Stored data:
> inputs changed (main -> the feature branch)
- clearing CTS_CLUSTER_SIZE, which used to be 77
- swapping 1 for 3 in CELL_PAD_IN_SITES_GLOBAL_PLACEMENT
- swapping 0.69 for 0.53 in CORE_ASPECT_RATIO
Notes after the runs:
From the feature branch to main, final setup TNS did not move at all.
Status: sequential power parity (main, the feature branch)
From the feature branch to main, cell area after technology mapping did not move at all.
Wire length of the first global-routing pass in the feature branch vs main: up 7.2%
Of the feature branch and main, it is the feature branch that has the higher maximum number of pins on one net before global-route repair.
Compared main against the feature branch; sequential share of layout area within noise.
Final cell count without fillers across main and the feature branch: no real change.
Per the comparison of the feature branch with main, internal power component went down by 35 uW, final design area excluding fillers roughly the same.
==> run a: inputs <==
==> flow/design.v <==
module FAdd(
    input rst,
    input clk,
    input  [31:0]               a,
    input  [31:0]               b,
    output reg [31:0]           c,
    output reg [2:0]           state
);
    parameter NAN = 32'b01111111100000000000000000000001;  
    parameter ZERO = 32'b0;  
    wire a_s = a[31];
    wire b_s = b[31];
    wire [7:0] a_e = a[30:23];
    wire [7:0] b_e = b[30:23];
    wire [22:0] a_m = a[22:0];
    wire [22:0] b_m = b[22:0];
    wire a_e_max = a_e == 8'b11111111;
    wire b_e_max = b_e == 8'b11111111;
    wire a_e_min = a_e == 8'b0;
    wire b_e_min = b_e == 8'b0;
    wire a_m_min = a_m == 23'b0;
    wire b_m_min = b_m == 23'b0;
    wire a_inf = a_e_max & a_m_min;
    wire b_inf = b_e_max & b_m_min;
    wire a_nan = a_e_max & ~a_m_min;
    wire b_nan = b_e_max & ~b_m_min;
    wire a_zero = a_e_min & a_m_min;
    wire b_zero = b_e_min & b_m_min;
    wire a_denorm = a_e_min & ~a_m_min;
    wire b_denorm = b_e_min & ~b_m_min;
    wire inverse = (a_s ^ b_s) & (a_e == b_e) & (a_m == b_m);
    wire special_case = a_nan | b_nan | a_inf | b_inf | a_zero | b_zero | inverse;
    wire [31:0] special_output = (a_nan | b_nan) ? NAN :
    a_inf ? ((b_inf & (a_s ^ b_s)) ? NAN : a) :
    b_inf ? b :
    a_zero ? ((b_zero & (a_s ^ b_s) ? ZERO : b)) :
    b_zero ? a :
    inverse ? ZERO : 32'hffffffff;
    reg a_sign;
    reg b_sign;
    reg [26:0] a_add;
    reg [26:0] b_add;
    reg [7:0] a_exp;
    reg [7:0] b_exp;
    parameter READ = 3'd0,
    ALIGN = 3'd1,
    ADD = 3'd2,
    NORM = 3'd3,
    DENORM = 3'd4,
    ROUND = 3'd5,
    PACK = 3'd6,
    OUTPUT = 3'd7;
    reg c_sign;
    reg[27:0] c_add;
    reg[7:0] c_exp;
always @(posedge clk) begin
if (!rst) begin
    state <= READ;
end
else begin
case (state)
READ: begin
    a_sign <= a_s;
    b_sign <= b_s;
    a_add <= {~a_denorm, a_m, 3'b0};
    b_add <= {~b_denorm, b_m, 3'b0};
    a_exp <= a_denorm ? 8'b1 : a_e;
    b_exp <= b_denorm ? 8'b1 : b_e;
    c <= special_output;
    state <= special_case ? OUTPUT : ALIGN;
end
ALIGN: begin
    if (a_exp > b_exp) begin
        b_exp <= b_exp + 1;
        b_add <= b_add >> 1;
        b_add[0] <= b_add[0] | b_add[1];  
    end else if (a_exp < b_exp) begin
        a_exp <= a_exp + 1;
        a_add <= a_add >> 1;
        a_add[0] <= a_add[0] | a_add[1];
    end else begin
        state <= ADD;
    end
end
ADD: begin
    c_exp <= a_exp;
    if (a_sign == b_sign) begin
        c_add <= a_add + b_add;
        c_sign <= a_sign;
    end else if (a_add > b_add) begin
        c_add <= a_add - b_add;
        c_sign <= a_sign;
    end else begin
        c_add <= b_add - a_add;
        c_sign <= b_sign;
    end
    state <= NORM;
end
NORM: begin
    if (c_add[27]) begin  
        c_exp <= c_exp + 1;
        c_add <= c_add >> 1;
        c_add[0] <= c_add[0] | c_add[1];
    end else if (~c_add[26] & c_exp != 8'b0) begin  
        c_exp <= c_exp - 1;
        c_add <= c_add << 1;
    end else begin
        state <= DENORM;
    end
end
DENORM: begin
    if (c_exp == 8'b0) begin  
        c_exp <= c_exp + 1;
        c_add <= c_add >> 1;
        c_add[0] <= c_add[0] | c_add[1];
    end
    state <= ROUND;
end
ROUND: begin
    if (c_add[2] & (c_add[1] | c_add[0] | c_add[3])) begin
        c_add <= c_add + 4'b1000;
    end
    state <= PACK;
end
PACK: begin
    c[31] <= c_sign;
    c[22:0] <= c_add[25:3];
    if (c_exp == 8'b11111111) begin  
        c[30:0] <= {8'b11111111, 23'b0};
    end else if (c_add[27]) begin  
        c[30:23] <= c_exp + 1;
    end else if (~c_add[26]) begin  
        c[30:23] <= c_exp - 1;
    end else begin
        c[30:23] <= c_exp;
    end
    state <= OUTPUT;
end
OUTPUT: begin
end
endcase
end
end
endmodule
==> flow/run.sh <==
#!/bin/bash
# the make line also repeats each setting of config.mk as NAME=value (left out here)
make -C /OpenROAD-flow-scripts/flow DESIGN_CONFIG=/design/flow/config.mk WORK_HOME=/design/flow/orfs CLKGATE_MAP_FILE= finish
==> flow/config.mk <==
export PLATFORM = sky130hd
export DESIGN_NAME = FAdd
export DESIGN_NICKNAME = FAdd
export VERILOG_FILES = /design/flow/design.v
export SDC_FILE = /design/flow/constraint.sdc
export NUM_CORES = 4
export LEC_CHECK = 0
export CAP_MARGIN = 20
export CORE_ASPECT_RATIO = 1.03
export CORE_MARGIN = 3
export CORE_UTILIZATION = 40
export CTS_CLUSTER_DIAMETER = 395
export CTS_CLUSTER_SIZE = 99
export GPL_ROUTABILITY_DRIVEN = 1
export MIN_ROUTING_LAYER = met1
export PLACE_DENSITY_LB_ADDON = 0.27
export SETUP_SLACK_MARGIN = -0.26
export SLEW_MARGIN = 20
==> flow/constraint.sdc <==
create_clock -name core_clock -period 3.3 [get_ports {clk}]
set_input_delay 0.6600 -clock core_clock [delete_from_list [all_inputs] [get_ports {clk}]]
set_output_delay 0.6600 -clock core_clock [all_outputs]
set_load 0.01 [all_outputs]
==> run b (differences from run a) <==
==> flow/config.mk (replaced) <==
export PLATFORM = sky130hd
export DESIGN_NAME = FAdd
export DESIGN_NICKNAME = FAdd
export VERILOG_FILES = /design/flow/design.v
export SDC_FILE = /design/flow/constraint.sdc
export NUM_CORES = 4
export LEC_CHECK = 0
export ABC_AREA = 1
export CAP_MARGIN = 40
export CELL_PAD_IN_SITES_DETAIL_PLACEMENT = 0
export CORE_ASPECT_RATIO = 0.67
export CORE_MARGIN = 9
export CORE_UTILIZATION = 40
export CTS_CLUSTER_DIAMETER = 181
export GPL_ROUTABILITY_DRIVEN = 1
export GPL_TIMING_DRIVEN = 0
export HOLD_SLACK_MARGIN = 0.04
export MAX_ROUTING_LAYER = met4
export MIN_ROUTING_LAYER = met1
export PLACE_DENSITY_LB_ADDON = 0.27
export SETUP_SLACK_MARGIN = 0.67
export SLEW_MARGIN = 20
==> run c (differences from run a) <==
==> flow/config.mk (replaced) <==
export PLATFORM = sky130hd
export DESIGN_NAME = FAdd
export DESIGN_NICKNAME = FAdd
export VERILOG_FILES = /design/flow/design.v
export SDC_FILE = /design/flow/constraint.sdc
export NUM_CORES = 4
export LEC_CHECK = 0
export CAP_MARGIN = 20
export CORE_ASPECT_RATIO = 1.03
export CORE_MARGIN = 2
export CORE_UTILIZATION = 68
export CTS_CLUSTER_DIAMETER = 28
export CTS_CLUSTER_SIZE = 39
export GPL_ROUTABILITY_DRIVEN = 1
export MIN_ROUTING_LAYER = met1
export SETUP_SLACK_MARGIN = 0.19
export SLEW_MARGIN = 20
export TNS_END_PERCENT = 5
==> flow/constraint.sdc (replaced) <==
create_clock -name core_clock -period 3.67 [get_ports {clk}]
set_input_delay 0.7340 -clock core_clock [delete_from_list [all_inputs] [get_ports {clk}]]
set_output_delay 0.7340 -clock core_clock [all_outputs]
set_load 0.01 [all_outputs]
==> comparison table <==
Switching power share of the total: run b 55.2%; run c 44.6%; run a 40.8%
Run status: run b complete, no violations; run c complete, but fails checks; run a complete, but fails checks
Layout check failures: run b -; run c negative setup slack; run a negative setup slack
Instance count on the critical path: run b 23; run c 15; run a 14
Vias in the first global route: run b 16400; run c 13400; run a 13100
Total cells reported by yosys after synthesis: run b 2514; run c 1542; run a 1542
Area occupied by multi-input gates: run b 10200 µm²; run c 8500 µm²; run a 8260 µm²
CP max FO: run b 6; run c 11; run a 11
Sequential area share after synthesis: run b 27.5%; run c 32.9%; run a 32.9%
Met2 Usage GRT: run b 40.0%; run c 75.1%; run a 47.8%
Via Count: run b 18200; run c 14900; run a 13600
Largest net degree at the start of global routing: run b 18; run c 65; run a 65
Part of the power in the clock network: run b 10.6%; run c 20.0%; run a 19.7%
Share of power burned in combinational logic: run b 72.2%; run c 52.9%; run a 53.9%
Setup TNS Final: run b 0 ns; run c -4.57 ns; run a -2.36 ns
Total standard cell area after synthesis: run b 15600 µm²; run c 13000 µm²; run a 13000 µm²
Fill cells: run b 3835; run c 948; run a 2976
Wire length of the first global-routing pass: run b 105000 µm; run c 74600 µm; run a 79000 µm
Floorplan die area: run b 46600 µm²; run c 20300 µm²; run a 34800 µm²
Library cell appearing most often on the critical path: run b nand2_2; run c buf_12; run a buf_4
Power is estimated from default activity; no workload was simulated.
==> trial 44 <==
Design Cfu, start of the top module:
module Cfu (
  input               cmd_valid,
  output              cmd_ready,
  input      [9:0]    cmd_payload_function_id,
  input      [31:0]   cmd_payload_inputs_0,
  input      [31:0]   cmd_payload_inputs_1,
  output reg          rsp_valid,
  input               rsp_ready,
  output reg [31:0]   rsp_payload_outputs_0,
  input               reset,
  input               clk
);
Settings: LEC_CHECK=0, CAP_MARGIN=20, CORE_MARGIN=2, CORE_UTILIZATION=72, PLACE_DENSITY_LB_ADDON=0.24, SLEW_MARGIN=20; clock period 12.9 ns.
run.sh (not shown) runs the stock make flow with config.mk's settings and CLKGATE_MAP_FILE=.
==> trial 15: changes against trial 44 <==
--- a/flow/config.mk
+++ b/flow/config.mk
@@ -6,7 +6,12 @@
 export NUM_CORES = 4
 export LEC_CHECK = 0
 export CAP_MARGIN = 20
+export CORE_ASPECT_RATIO = 1.77
 export CORE_MARGIN = 2
-export CORE_UTILIZATION = 72
-export PLACE_DENSITY_LB_ADDON = 0.24
+export CORE_UTILIZATION = 69
+export CTS_CLUSTER_DIAMETER = 108
+export CTS_CLUSTER_SIZE = 15
+export MAX_ROUTING_LAYER = met4
+export SETUP_SLACK_MARGIN = -1.25
 export SLEW_MARGIN = 20
+export TNS_END_PERCENT = 5
==> flow/constraint.sdc (replaced) <==
create_clock -name core_clock -period 13.5 [get_ports {clk}]
set_input_delay 2.7000 -clock core_clock [delete_from_list [all_inputs] [get_ports {clk}]]
set_output_delay 2.7000 -clock core_clock [all_outputs]
set_load 0.01 [all_outputs]
==> run_summary.xml <==
<?xml version="1.0" encoding="UTF-8"?>
<metrics>
  <group name="run_status">
    <metric name="check.faults" unit="">setup timing</metric>
    <metric name="outcome" unit="">complete, but fails checks</metric>
  </group>
  <group name="final_timing">
    <metric name="number_of_setup_violations_in_the_final_report" unit="">22</metric>
    <metric name="post-route-worst-setup-slack" unit="ns">-0.909</metric>
  </group>
  <group name="grt">
    <metric name="global_route.overflow_total" unit="">0</metric>
    <metric name="met1_track_demand_over_resource_in_global_routing" unit="%">41.4</metric>
  </group>
</metrics>
[end of results for trial 15]
==> run_summary.xml <==
<?xml version="1.0" encoding="UTF-8"?>
<metrics>
  <group name="run_status">
    <metric name="outcome" unit="">stopped before the end</metric>
    <metric name="lastStage" unit="">global routing</metric>
    <metric name="first-error" unit="">[ERROR GRT-0232] Routing congestion too high. Check the congestion heatmap in the GUI.</metric>
  </group>
  <group name="grt">
    <metric name="grt_most_used_layer" unit="">met2</metric>
    <metric name="global_route.overflow_total" unit="">86</metric>
  </group>
  <group name="placement">
    <metric name="detailed_place_hpwl" unit="um">41100</metric>
    <metric name="post-place-cells" unit="">2345</metric>
  </group>
  <group name="floorplan">
    <metric name="pin_count" unit="">112</metric>
  </group>
</metrics>
[end of results for trial 44]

Exercise objective>
Up to and including the line that contains "Wire length of the first global-routing pass in", restate word for word every line of the entries, starting from the first.

Answer to this task>
> inputs changed (main -> the feature branch)
- clearing CTS_CLUSTER_SIZE, which used to be 77
- swapping 1 for 3 in CELL_PAD_IN_SITES_GLOBAL_PLACEMENT
- swapping 0.69 for 0.53 in CORE_ASPECT_RATIO
Notes after the runs:
From the feature branch to main, final setup TNS did not move at all.
Status: sequential power parity (main, the feature branch)
From the feature branch to main, cell area after technology mapping did not move at all.
Wire length of the first global-routing pass in the feature branch vs main: up 7.2%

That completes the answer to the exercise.